• [Supplied data]
____________________
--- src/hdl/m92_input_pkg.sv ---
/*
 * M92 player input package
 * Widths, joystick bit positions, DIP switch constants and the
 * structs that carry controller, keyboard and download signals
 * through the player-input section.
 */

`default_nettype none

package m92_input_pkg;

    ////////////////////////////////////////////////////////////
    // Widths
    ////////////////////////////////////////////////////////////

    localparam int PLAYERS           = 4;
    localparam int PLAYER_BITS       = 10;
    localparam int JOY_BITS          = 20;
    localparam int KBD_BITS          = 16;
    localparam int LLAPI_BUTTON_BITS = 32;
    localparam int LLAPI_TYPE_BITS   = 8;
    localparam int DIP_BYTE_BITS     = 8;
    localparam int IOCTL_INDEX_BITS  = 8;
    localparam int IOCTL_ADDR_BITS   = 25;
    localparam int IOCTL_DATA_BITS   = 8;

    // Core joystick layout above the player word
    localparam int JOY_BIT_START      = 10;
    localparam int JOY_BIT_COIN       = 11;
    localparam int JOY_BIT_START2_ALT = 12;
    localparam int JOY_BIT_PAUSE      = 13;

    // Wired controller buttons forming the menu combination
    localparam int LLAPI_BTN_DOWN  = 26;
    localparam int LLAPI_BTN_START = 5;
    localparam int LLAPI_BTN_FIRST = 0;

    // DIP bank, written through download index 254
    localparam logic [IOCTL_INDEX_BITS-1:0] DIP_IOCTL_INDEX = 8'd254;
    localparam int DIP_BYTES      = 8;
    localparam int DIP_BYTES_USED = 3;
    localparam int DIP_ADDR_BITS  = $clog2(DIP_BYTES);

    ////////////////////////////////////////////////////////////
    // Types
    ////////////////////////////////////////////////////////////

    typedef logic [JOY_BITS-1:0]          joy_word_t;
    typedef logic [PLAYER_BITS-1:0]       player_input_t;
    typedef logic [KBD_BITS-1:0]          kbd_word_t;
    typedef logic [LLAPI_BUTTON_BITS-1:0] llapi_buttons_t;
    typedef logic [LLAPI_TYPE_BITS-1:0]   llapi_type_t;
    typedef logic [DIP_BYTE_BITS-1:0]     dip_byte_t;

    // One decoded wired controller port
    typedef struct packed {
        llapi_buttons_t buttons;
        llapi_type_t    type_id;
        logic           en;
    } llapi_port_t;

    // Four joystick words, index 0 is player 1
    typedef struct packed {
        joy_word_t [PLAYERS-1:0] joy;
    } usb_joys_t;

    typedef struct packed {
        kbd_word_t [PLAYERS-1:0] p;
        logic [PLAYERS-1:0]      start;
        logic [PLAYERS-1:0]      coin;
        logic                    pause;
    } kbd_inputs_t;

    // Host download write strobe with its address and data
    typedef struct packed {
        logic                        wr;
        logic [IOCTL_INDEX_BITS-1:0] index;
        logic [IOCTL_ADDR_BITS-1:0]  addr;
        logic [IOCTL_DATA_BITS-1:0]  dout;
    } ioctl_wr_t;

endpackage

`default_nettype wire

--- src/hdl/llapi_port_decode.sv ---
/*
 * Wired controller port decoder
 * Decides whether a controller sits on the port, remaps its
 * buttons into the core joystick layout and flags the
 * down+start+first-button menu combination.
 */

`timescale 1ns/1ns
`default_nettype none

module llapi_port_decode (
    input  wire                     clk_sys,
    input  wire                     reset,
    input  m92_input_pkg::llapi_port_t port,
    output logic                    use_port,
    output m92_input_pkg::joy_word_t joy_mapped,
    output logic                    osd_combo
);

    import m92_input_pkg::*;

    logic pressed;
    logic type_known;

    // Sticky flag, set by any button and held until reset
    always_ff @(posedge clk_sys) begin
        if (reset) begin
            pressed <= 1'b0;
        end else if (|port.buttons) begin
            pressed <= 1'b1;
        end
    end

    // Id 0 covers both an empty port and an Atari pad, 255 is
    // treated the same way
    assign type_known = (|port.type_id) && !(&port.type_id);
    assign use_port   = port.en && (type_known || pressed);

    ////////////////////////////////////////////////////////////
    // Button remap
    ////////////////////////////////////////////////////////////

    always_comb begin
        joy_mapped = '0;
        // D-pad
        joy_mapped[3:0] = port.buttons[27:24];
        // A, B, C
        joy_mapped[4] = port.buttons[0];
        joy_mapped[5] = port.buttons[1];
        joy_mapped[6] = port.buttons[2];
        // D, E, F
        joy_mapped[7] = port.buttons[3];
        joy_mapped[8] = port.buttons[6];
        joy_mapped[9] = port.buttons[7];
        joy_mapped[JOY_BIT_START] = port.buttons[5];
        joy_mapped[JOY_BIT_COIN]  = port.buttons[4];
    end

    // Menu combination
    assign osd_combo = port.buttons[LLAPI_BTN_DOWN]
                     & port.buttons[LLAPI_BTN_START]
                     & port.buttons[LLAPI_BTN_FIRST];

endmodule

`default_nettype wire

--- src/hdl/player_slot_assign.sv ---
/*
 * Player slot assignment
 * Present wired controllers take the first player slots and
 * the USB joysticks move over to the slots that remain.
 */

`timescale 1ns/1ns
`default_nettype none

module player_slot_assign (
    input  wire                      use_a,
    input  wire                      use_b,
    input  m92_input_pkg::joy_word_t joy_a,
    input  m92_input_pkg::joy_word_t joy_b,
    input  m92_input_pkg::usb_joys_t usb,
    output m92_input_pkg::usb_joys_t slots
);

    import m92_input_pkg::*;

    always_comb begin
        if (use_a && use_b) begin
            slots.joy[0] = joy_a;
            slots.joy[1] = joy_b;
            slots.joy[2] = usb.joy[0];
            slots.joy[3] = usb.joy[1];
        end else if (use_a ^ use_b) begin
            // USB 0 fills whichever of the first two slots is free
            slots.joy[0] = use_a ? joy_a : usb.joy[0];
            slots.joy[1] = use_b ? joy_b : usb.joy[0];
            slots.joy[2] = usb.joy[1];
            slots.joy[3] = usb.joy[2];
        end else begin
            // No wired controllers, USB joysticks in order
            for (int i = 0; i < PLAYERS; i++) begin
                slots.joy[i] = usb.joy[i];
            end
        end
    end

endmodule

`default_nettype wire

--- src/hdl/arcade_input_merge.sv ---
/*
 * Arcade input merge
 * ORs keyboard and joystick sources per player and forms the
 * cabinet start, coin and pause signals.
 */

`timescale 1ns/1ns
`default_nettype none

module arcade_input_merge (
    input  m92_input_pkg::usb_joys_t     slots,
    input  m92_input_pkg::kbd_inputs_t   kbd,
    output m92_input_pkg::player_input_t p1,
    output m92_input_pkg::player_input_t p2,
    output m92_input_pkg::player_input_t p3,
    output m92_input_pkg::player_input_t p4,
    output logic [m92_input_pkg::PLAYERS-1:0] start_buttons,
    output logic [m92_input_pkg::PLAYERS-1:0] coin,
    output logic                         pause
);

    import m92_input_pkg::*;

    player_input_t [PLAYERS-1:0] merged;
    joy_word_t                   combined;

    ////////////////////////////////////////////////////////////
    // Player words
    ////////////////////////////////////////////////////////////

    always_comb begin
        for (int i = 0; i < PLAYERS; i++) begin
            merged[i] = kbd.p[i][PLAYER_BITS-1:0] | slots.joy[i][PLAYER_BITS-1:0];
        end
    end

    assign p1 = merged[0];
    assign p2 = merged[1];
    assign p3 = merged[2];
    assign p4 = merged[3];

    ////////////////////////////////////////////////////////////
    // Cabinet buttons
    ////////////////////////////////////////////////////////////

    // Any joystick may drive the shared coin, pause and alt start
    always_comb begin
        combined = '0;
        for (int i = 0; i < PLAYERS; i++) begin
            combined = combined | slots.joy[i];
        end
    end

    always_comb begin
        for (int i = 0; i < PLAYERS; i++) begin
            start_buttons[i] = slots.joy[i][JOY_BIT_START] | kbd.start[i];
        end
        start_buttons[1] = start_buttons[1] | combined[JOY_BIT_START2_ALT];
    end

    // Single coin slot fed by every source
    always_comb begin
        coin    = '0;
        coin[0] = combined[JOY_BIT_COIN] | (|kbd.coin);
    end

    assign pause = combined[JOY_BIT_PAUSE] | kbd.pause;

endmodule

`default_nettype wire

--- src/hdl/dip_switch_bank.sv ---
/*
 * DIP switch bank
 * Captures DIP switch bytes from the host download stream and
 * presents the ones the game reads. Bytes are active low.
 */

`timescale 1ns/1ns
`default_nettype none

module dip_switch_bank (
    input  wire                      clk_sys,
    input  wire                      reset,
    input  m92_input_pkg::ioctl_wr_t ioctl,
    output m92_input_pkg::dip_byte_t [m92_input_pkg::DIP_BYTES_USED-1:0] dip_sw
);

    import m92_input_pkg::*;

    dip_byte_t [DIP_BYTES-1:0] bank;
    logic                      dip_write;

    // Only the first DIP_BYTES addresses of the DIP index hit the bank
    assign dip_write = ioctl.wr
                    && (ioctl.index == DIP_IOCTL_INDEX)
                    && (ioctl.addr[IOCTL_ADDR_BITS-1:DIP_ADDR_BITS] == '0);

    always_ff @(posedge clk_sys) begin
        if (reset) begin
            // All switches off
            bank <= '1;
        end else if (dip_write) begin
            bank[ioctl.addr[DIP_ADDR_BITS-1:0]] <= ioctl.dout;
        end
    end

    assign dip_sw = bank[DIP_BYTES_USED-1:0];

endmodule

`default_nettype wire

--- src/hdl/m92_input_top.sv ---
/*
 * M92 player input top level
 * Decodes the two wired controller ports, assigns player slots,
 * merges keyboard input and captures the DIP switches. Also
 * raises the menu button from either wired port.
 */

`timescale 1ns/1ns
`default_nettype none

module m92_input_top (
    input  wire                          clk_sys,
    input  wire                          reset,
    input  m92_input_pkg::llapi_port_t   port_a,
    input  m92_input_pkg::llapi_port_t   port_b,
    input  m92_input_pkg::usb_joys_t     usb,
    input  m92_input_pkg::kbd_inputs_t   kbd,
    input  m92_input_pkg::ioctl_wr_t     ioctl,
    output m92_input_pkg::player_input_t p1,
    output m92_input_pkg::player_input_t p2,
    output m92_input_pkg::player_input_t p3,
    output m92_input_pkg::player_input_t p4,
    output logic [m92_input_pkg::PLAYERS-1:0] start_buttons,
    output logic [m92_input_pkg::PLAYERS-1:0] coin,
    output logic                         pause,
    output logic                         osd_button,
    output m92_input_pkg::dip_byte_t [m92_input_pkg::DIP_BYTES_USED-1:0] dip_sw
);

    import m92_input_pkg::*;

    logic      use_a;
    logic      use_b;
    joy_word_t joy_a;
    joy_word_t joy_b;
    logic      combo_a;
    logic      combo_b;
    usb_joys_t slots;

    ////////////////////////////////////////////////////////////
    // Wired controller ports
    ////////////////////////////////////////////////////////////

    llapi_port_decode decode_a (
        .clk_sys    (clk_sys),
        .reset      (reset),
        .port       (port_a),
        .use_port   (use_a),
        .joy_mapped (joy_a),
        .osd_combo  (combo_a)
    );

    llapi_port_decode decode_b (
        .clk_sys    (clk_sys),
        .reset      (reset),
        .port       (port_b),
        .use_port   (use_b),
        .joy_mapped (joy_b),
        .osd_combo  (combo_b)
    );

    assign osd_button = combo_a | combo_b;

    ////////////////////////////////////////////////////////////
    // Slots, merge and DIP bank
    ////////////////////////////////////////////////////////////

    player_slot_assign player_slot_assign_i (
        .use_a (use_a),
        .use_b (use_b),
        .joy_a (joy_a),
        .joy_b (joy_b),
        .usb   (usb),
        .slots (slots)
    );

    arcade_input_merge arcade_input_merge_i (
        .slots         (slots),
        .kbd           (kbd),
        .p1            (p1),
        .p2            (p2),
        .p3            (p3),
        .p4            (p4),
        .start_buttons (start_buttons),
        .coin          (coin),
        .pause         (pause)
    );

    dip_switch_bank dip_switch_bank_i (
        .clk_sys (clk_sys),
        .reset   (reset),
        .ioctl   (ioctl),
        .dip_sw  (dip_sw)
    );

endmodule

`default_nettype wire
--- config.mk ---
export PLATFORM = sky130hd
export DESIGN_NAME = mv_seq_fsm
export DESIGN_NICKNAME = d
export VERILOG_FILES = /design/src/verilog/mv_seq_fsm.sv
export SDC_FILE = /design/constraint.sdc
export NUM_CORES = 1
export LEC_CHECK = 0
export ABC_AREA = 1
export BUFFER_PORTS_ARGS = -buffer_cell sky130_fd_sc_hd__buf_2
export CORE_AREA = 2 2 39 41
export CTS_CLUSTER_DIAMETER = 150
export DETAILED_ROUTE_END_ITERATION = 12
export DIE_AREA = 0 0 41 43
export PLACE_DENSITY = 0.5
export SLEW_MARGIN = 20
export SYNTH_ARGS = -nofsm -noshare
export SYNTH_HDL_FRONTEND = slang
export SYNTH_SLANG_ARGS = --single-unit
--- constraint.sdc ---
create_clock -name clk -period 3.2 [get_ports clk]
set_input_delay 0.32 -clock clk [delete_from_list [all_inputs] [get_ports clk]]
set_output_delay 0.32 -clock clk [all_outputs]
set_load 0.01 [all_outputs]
____________________
• [What the task asks]
What is needed is every line from the beginning of the data up to and including the line with "typedef logic [PLAYER_BITS-1:0]", given again word for word.

• [Answer for the task]
--- src/hdl/m92_input_pkg.sv ---
/*
 * M92 player input package
 * Widths, joystick bit positions, DIP switch constants and the
 * structs that carry controller, keyboard and download signals
 * through the player-input section.
 */

`default_nettype none

package m92_input_pkg;

    ////////////////////////////////////////////////////////////
    // Widths
    ////////////////////////////////////////////////////////////

    localparam int PLAYERS           = 4;
    localparam int PLAYER_BITS       = 10;
    localparam int JOY_BITS          = 20;
    localparam int KBD_BITS          = 16;
    localparam int LLAPI_BUTTON_BITS = 32;
    localparam int LLAPI_TYPE_BITS   = 8;
    localparam int DIP_BYTE_BITS     = 8;
    localparam int IOCTL_INDEX_BITS  = 8;
    localparam int IOCTL_ADDR_BITS   = 25;
    localparam int IOCTL_DATA_BITS   = 8;

    // Core joystick layout above the player word
    localparam int JOY_BIT_START      = 10;
    localparam int JOY_BIT_COIN       = 11;
    localparam int JOY_BIT_START2_ALT = 12;
    localparam int JOY_BIT_PAUSE      = 13;

    // Wired controller buttons forming the menu combination
    localparam int LLAPI_BTN_DOWN  = 26;
    localparam int LLAPI_BTN_START = 5;
    localparam int LLAPI_BTN_FIRST = 0;

    // DIP bank, written through download index 254
    localparam logic [IOCTL_INDEX_BITS-1:0] DIP_IOCTL_INDEX = 8'd254;
    localparam int DIP_BYTES      = 8;
    localparam int DIP_BYTES_USED = 3;
    localparam int DIP_ADDR_BITS  = $clog2(DIP_BYTES);

    ////////////////////////////////////////////////////////////
    // Types
    ////////////////////////////////////////////////////////////

    typedef logic [JOY_BITS-1:0]          joy_word_t;
    typedef logic [PLAYER_BITS-1:0]       player_input_t;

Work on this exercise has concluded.